September 30, 2009

Watch Out! Mr. Bloatware Promises to Fix Education

Bill & Melinda Gates are on a mission to fix U.S. education. It amazes me that anyone who has witnessed Mr. Gates' obsession with profits would trust his opinions about their children's education.
I mean, here's a good programmer who happened to be in the right place at the right time when IBM needed an operating system for the PC they were getting ready to sell. Then, after he has control of the operating system, he milks it for all it's worth with constant upgrades, bells and whistles that clog up software operation, not to mention all the unnecessary hardware with toxic chemicals and plastic cabinets now littering the landscape worldwide.
If Microsoft software had been designed with the functional user in mind, it would be a cleaner and more efficient world world, and Bill Gates would be about as rich as your average Silicon Valley engineer.
Good education is the opposite of Bill Gates' recipe for success. You have to put students first, and really meet all their needs, not just the ones that are convenient or profitable.
The result of a good and sustainable education would be youth who can do what's needed to take care of themselves and others.

September 11, 2009

Who Gets the Victim Prize?

Local news has so far portrayed poor Mr. Hernandez, the neighbor of the Safe Ground campsite, as the persecuted victim of the homeless campers. But according to a Paula Lomazzi, a formerly homeless person who is involved in organizing SHOC and safe ground for living, the campers "have apologized to Mr. Hernandez and have tried many times to make friends, even sent a priest to his house and Spanish speaking ambassador." Apparently the Bee doesn't have enough reporting staff left to talk to enough people to get a fair and balanced understanding. It's also extraordinarily naive to blame the campers for all illegal activities in a problematic neighborhood.
Mediation would be an extremely sensible way to pass the time while waiting for the court hearing.
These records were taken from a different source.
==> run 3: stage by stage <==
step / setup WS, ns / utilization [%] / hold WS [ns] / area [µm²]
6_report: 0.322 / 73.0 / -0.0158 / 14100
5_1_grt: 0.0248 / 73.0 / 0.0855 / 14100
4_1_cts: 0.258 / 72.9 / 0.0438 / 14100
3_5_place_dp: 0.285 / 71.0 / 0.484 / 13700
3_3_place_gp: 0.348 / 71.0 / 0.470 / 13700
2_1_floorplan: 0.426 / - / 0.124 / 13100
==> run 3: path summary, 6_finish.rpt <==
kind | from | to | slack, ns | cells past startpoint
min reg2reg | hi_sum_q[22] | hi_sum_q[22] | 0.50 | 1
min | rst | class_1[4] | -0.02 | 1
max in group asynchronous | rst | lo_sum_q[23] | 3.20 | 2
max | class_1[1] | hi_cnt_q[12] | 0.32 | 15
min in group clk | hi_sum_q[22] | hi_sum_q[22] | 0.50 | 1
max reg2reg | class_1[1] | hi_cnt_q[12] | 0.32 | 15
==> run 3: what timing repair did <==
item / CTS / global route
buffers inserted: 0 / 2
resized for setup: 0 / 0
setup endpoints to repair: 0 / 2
`src/rtl/c_decode_issue.sv`:
```
// ----------------------------------------------------------------------------
// c_decode_issue
//
// Single-entry RV32I decode/issue stage with a RAW scoreboard.
//
// Decodes OP, OP-IMM, LOAD, STORE and LUI into a register-file/ALU bundle. The
// bundle is held in one output register, so an accepted instruction appears on
// the outputs one cycle later. A 32-bit busy vector records destination
// registers whose writeback is still pending. An incoming instruction that
// reads a busy register is held off (hazard=1), unless that register is being
// written back in the same cycle.
//
// Parameters
//   SB_EN      1 enables the scoreboard; 0 ties hazard low
//
// Ports
//   clk        clock, rising edge
//   rst        asynchronous reset, active low
//   in_valid   instr is valid
//   in_ready   stage accepts instr this cycle
//   instr      32-bit RV32I instruction word
//   wb_valid   writeback of register wb_rd completes this cycle
//   wb_rd      writeback destination index
//   out_valid  decoded bundle is valid
//   out_ready  downstream consumes the bundle
//   rs1/rs2/rd register indices (rs1/rs2 are the raw instruction fields)
//   rw         register-file write enable
//   imm        sign-extended immediate
//   alu_op     ALU operation code
//   illegal    unsupported opcode (the bundle still issues)
//   hazard     incoming instruction is stalled on a busy source register
// ----------------------------------------------------------------------------
module c_decode_issue #(
  parameter bit SB_EN = 1'b1
) (
  input  logic        clk,
  input  logic        rst,
  input  logic        in_valid,
  output logic        in_ready,
  input  logic [31:0] instr,
  input  logic        wb_valid,
  input  logic [4:0]  wb_rd,
  output logic        out_valid,
  input  logic        out_ready,
  output logic [4:0]  rs1,
  output logic [4:0]  rs2,
  output logic [4:0]  rd,
  output logic        rw,
  output logic [31:0] imm,
  output logic [3:0]  alu_op,
  output logic        illegal,
  output logic        hazard
);

  localparam logic [6:0] OPC_OP     = 7'b0110011;
  localparam logic [6:0] OPC_OP_IMM = 7'b0010011;
  localparam logic [6:0] OPC_LOAD   = 7'b0000011;
  localparam logic [6:0] OPC_STORE  = 7'b0100011;
  localparam logic [6:0] OPC_LUI    = 7'b0110111;

  typedef struct packed {
    logic [4:0]  rs1;
    logic [4:0]  rs2;
    logic [4:0]  rd;
    logic        rw;
    logic [31:0] imm;
    logic [3:0]  alu_op;
    logic        illegal;
  } bundle_t;

  // --------------------------------------------------------------------------
  // Instruction fields
  // --------------------------------------------------------------------------
  logic [6:0] opcode;
  logic [2:0] funct3;
  logic [4:0] rd_f;
  logic [4:0] rs1_f;
  logic [4:0] rs2_f;

  assign opcode = instr[6:0];
  assign rd_f   = instr[11:7];
  assign funct3 = instr[14:12];
  assign rs1_f  = instr[19:15];
  assign rs2_f  = instr[24:20];

  // --------------------------------------------------------------------------
  // Decode
  // --------------------------------------------------------------------------
  bundle_t dec;
  logic    use_rs1;
  logic    use_rs2;

  always_comb begin
    // NOTE: every output of this block gets a default before the case, so no
    // path leaves a signal unassigned and no latch is inferred.
    dec.rs1     = rs1_f;
    dec.rs2     = rs2_f;
    dec.rd      = rd_f;
    dec.rw      = 1'b0;
    dec.imm     = '0;
    dec.alu_op  = 4'b0000;
    dec.illegal = 1'b0;
    use_rs1     = 1'b0;
    use_rs2     = 1'b0;

    case (opcode)
      OPC_OP: begin
        dec.alu_op = {instr[30], funct3};
        dec.rw     = (rd_f != 5'd0);
        use_rs1    = 1'b1;
        use_rs2    = 1'b1;
      end
      OPC_OP_IMM: begin
        dec.imm    = {{20{instr[31]}}, instr[31:20]};
        // Only the shift-right group carries a variant bit in instr[30];
        // for the others that bit is part of the immediate.
        dec.alu_op = (funct3 == 3'b101) ? {instr[30], funct3} : {1'b0, funct3};
        dec.rw     = (rd_f != 5'd0);
        use_rs1    = 1'b1;
      end
      OPC_LOAD: begin
        dec.imm = {{20{instr[31]}}, instr[31:20]};
        dec.rw  = (rd_f != 5'd0);
        use_rs1 = 1'b1;
      end
      OPC_STORE: begin
        dec.imm = {{20{instr[31]}}, instr[31:25], instr[11:7]};
        use_rs1 = 1'b1;
        use_rs2 = 1'b1;
      end
      OPC_LUI: begin
        dec.imm = {instr[31:12], 12'b0};
        dec.rw  = (rd_f != 5'd0);
      end
      default: begin
        dec.illegal = 1'b1;
      end
    endcase
  end

  // --------------------------------------------------------------------------
  // Scoreboard hazard check
  // --------------------------------------------------------------------------
  logic [31:0] busy_q;
  logic [31:0] busy_d;
  logic        src1_stall;
  logic        src2_stall;
  logic        wb_hit1;
  logic        wb_hit2;

  // A writeback landing this cycle releases its register immediately.
  assign wb_hit1    = wb_valid && (wb_rd == rs1_f);
  assign wb_hit2    = wb_valid && (wb_rd == rs2_f);
  assign src1_stall = use_rs1 && (rs1_f != 5'd0) && busy_q[rs1_f] && !wb_hit1;
  assign src2_stall = use_rs2 && (rs2_f != 5'd0) && busy_q[rs2_f] && !wb_hit2;

  assign hazard = SB_EN && in_valid && (src1_stall || src2_stall);

  // --------------------------------------------------------------------------
  // Handshake
  // --------------------------------------------------------------------------
  logic out_valid_q;
  logic accept;

  assign in_ready = (!out_valid_q || out_ready) && !hazard;
  assign accept   = in_valid && in_ready;

  // Busy next state: clear first so a same-index set on this edge wins.
  always_comb begin
    busy_d = busy_q;
    if (wb_valid && (wb_rd != 5'd0)) begin
      busy_d[wb_rd] = 1'b0;
    end
    if (accept && dec.rw) begin
      busy_d[dec.rd] = 1'b1;
    end
    busy_d[0] = 1'b0;
  end

  // --------------------------------------------------------------------------
  // State registers
  // --------------------------------------------------------------------------
  bundle_t bundle_q;

  // NOTE: sequential state uses non-blocking assignments so every register
  // samples the pre-edge values, independent of statement order.
  always_ff @(posedge clk or negedge rst) begin
    if (!rst) begin
      out_valid_q <= 1'b0;
      bundle_q    <= '0;
      busy_q      <= '0;
    end else begin
      if (accept) begin
        out_valid_q <= 1'b1;
        bundle_q    <= dec;
      end else if (out_ready) begin
        out_valid_q <= 1'b0;
      end
      busy_q <= busy_d;
    end
  end

  assign out_valid = out_valid_q;
  assign rs1       = bundle_q.rs1;
  assign rs2       = bundle_q.rs2;
  assign rd        = bundle_q.rd;
  assign rw        = bundle_q.rw;
  assign imm       = bundle_q.imm;
  assign alu_op    = bundle_q.alu_op;
  assign illegal   = bundle_q.illegal;

endmodule

```
`config.mk`:
```
export PLATFORM = sky130hd
export DESIGN_NAME = c_decode_issue
export DESIGN_NICKNAME = d
export VERILOG_FILES = /design/src/rtl/c_decode_issue.sv
export SDC_FILE = /design/constraint.sdc
export NUM_CORES = 1
export LEC_CHECK = 0
export ABC_CLOCK_PERIOD_IN_PS = 4000
export CAP_MARGIN = 10
export CELL_PAD_IN_SITES_DETAIL_PLACEMENT = 0
export CELL_PAD_IN_SITES_GLOBAL_PLACEMENT = 1
export CORE_UTILIZATION = 25
export DETAILED_ROUTE_END_ITERATION = 10
export PLACE_DENSITY_LB_ADDON = 0.05
export SYNTH_ARGS = -nofsm -noshare
export SYNTH_HDL_FRONTEND = slang
export SYNTH_SLANG_ARGS = --single-unit
```
`constraint.sdc`:
```
create_clock -name clk -period 4 [get_ports clk]
set_clock_uncertainty 0.15 [all_clocks]
set_input_delay 0.6 -clock clk [delete_from_list [all_inputs] [get_ports clk]]
set_output_delay 0.6 -clock clk [all_outputs]
set_load 0.01 [all_outputs]
```
==> results.json, run 1 <==
{
  "cts_root_buffer": "clkbuf_16",
  "seqPwrFrac_pct": 40.6,
  "power_switching_share_pct": 25.4,
  "yosysMostFrequentCell": "dfrtp_1",
  "track_usage_pct": 18.9,
  "yosysTopAreaCellShare_pct": 46.3,
  "yosysTopAreaCell": "dfrtp_1",
  "ys_ff_latch": 85,
  "drive_gt1_share_pct": 15.9,
  "grt_pass1_vias": 4068,
  "rsz0062_at_grt": "no",
  "grt_max_degree": 64,
  "async_reset_ff_share_pct": 100,
  "ys_top_cells_by_count": "85 x dfrtp_1, 51 x o21ai_0, 34 x nand2_1, 26 x a21oi_1, 25 x o31ai_1",
  "cts-resized-gates": 3,
  "wire_per_inst_um": 21.7,
  "first_pass_iters": 5,
  "placedCellCount": 780,
  "status": "complete, no violations",
  "post_drt_via_cell_ratio": 5.22,
  "relSlewSlack_pct": 50.2,
  "nets": 604,
  "drv_cap": 0,
  "diodes": 0,
  "cts_tree": "done",
  "hold_class": "in2async",
  "start_util_pct": 25.5,
  "synth.cell_area_um2": 4600,
  "clk_latency_ps": 350,
  "pwr-share-comb_pct": 18.9,
  "intPower_mw": 1.76,
  "netlist-cell-type-count": 54,
  "clkTransAtPathRegs_ps": 60,
  "period_needed_ps": 3850,
  "synth.avg_cell_area_um2": 10.1,
  "worst_setup_path_end_kind": "output port",
  "p_leak_nw": 2.61,
  "start_kind": "input pin",
  "drv_slew": 0,
  "ys_warn_count": 0,
  "crit_fanout": 6,
  "crit_arrival_ps": 3100,
  "instances_no_fill": 794,
  "ant_nets": 0,
  "post_dp_cell_area_um2": 5980,
  "period_share_pct": 96.3,
  "n_fill_cell": 1874,
  "die_area_um2": 18900,
  "portBuffers": 97,
  "switchingPower_mw": 0.599,
  "peakVddDrop_mv": 0.205,
  "power.density_nw_per_um2": 374,
  "synth_ff_type": "dfrtp_1",
  "finalSetupTns_ps": 0,
  "core_area_um2": 18000,
  "finalWirelength_um": 17200,
  "critPathRequiredTime_ps": 3250,
  "synth_nets": 497,
  "clock_path_buffers": 2,
  "dp_hpwl_um": 12400,
  "drt_iter0_markers": 252,
  "die_h_um": 138,
  "ctsHoldBuffers": 0,
  "vias": 4148,
  "cts_buffers": 9,
  "grt_overflow": 0,
  "worst_pin_slew_ps": 745,
  "crit_type": "in2out",
  "synth_area_leaders": "dfrtp_1 46%, mux2_2 5.6%, o21ai_0 5.6%, o31ai_1 4.1%, mux2i_1 3.9%",
  "p_clk_share_pct": 40.5,
  "row_count": 49,
  "fin_area_um2": 6310,
  "synth-seq-area-share_pct": 46.3,
  "synth_edf_count": 0,
  "finalSetupViolCount": 0,
  "htreeDepth": 3,
  "syn_inst": 455,
  "dieWidth_um": 138,
  "route.detailed.drc": 0,
  "antenna_found_initial": 0,
  "hold_viol": 0,
  "gp_congestion": 0.849,
  "max_freq_mhz": 260,
  "post_cts_buffers": 0,
  "area_growth_pct": 37.1,
  "r2r_setup_slack_ps": 1110,
  "grt_pass1_wl_um": 25600,
  "clock-sinks": 85,
  "io_pins": 98
}
## metal layers
layer | GRT usage, % | part of all wire (%) | up-vias
met5 | 0 | 0 | -
met4 | 5.98 | 1.3 | 0
met3 | 3.75 | 6.4 | 15
met2 | 26.8 | 43 | 170
met1 | 28.2 | 49 | 2052
li1 | - | - | 1911
## cell usage in the layout, fill, tap and decap left out, types with 3 or more instances in the layout
master	count
clkdlybuf4s50_1	94
clkbuf_16	9
o41ai_1	8
a21oi_1	26
dfrtp_1	85
xor2_1	8
a22oi_1	3
a211oi_1	3
nand3b_1	7
nand2_1	34
mux2_2	23
mux2i_1	18
inv_1	8
o22ai_1	4
nor3_1	3
nor2_1	15
o31ai_1	25
mux4_2	5
nand3_1	20
o21ai_0	51
bufinv_16	3
nor2b_1	10
buf_4	37
and2_1	3
o22a_1	19
or3b_2	3
## through the flow
| stage | util [%] | setup WS (ps) | power [mW] | hold WS (ps) |
|---|---|---|---|---|
| 6_report | 35.0 | 148 | 2.36 | 131 |
| 4_1_cts | 35.0 | 123 | 2.39 | 158 |
| 2_1_floorplan | - | 658 | 1.16 | 154 |
| 5_1_grt | 35.0 | 3.24 | 2.46 | 176 |
| 3_3_place_gp | 33.2 | -141 | 1.42 | 342 |
| 3_5_place_dp | 33.2 | -148 | 1.42 | 346 |
## layout make-up
| class | count | area, um2 | area share [%] |
|---|---|---|---|
| Clock buffer | 10 | 229 | 3.63 |
| Clock inverter | 4 | 98.8 | 1.57 |
| Inverter | 8 | 30.0 | 0.476 |
| Multi-Input combinational cell | 322 | 2250 | 35.6 |
| Sequential cell | 85 | 2130 | 33.7 |
| Tap cell | 229 | 287 | 4.54 |
| Timing Repair Buffer | 136 | 1290 | 20.4 |
## path summary, 6_finish.rpt
path,startpoint,end,cells past startpoint
max in group asynchronous,rst,busy_q[2]$_DFF_PN0_,2
min,rst,rs1[1]$_DFFE_PN0P_,1
min in group clk,imm[17]$_DFFE_PN0P_,imm[17]$_DFFE_PN0P_,1
max,instr[21],in_ready,9
max reg2reg,busy_q[15]$_DFF_PN0_,busy_q[9]$_DFF_PN0_,7
min reg2reg,imm[17]$_DFFE_PN0P_,imm[17]$_DFFE_PN0P_,1
## worst max-delay path, stage by stage
cell and delay, ps:
clkdlybuf4s50_1 480, buf_6 140, mux4_2 510, mux2_2 280, a211oi_2 240, nor3_1 80, or2_4 300, a21boi_0 180
dlygate4sd2_1 290
## cells by family (layout without fill, tap and decap cells)
group | Yosys count | count (layout) | share of synthesized area, %
buf+inv | 48 | 158 | 4.98
mux | 46 | 46 | 12.0
xor+xnor | 10 | 10 | 1.90
flops | 85 | 85 | 46.3
compound gates | 154 | 154 | 22.1
simple gates | 112 | 112 | 12.8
Solving our own problems ourselves is far more cost-effective than paying for lawyers and judges, jails and probation.
Of course, that requires some emotional discipline. People have to sit down and actually listen to each other. They have to acknowledge that all parties have the same rights and needs. They have to take the time to completely understand the problem, instead of jumping to the first solution that wanders through their head.
And that's the only way I know of to find the win-win solutions that mean no one gets the prize for whining.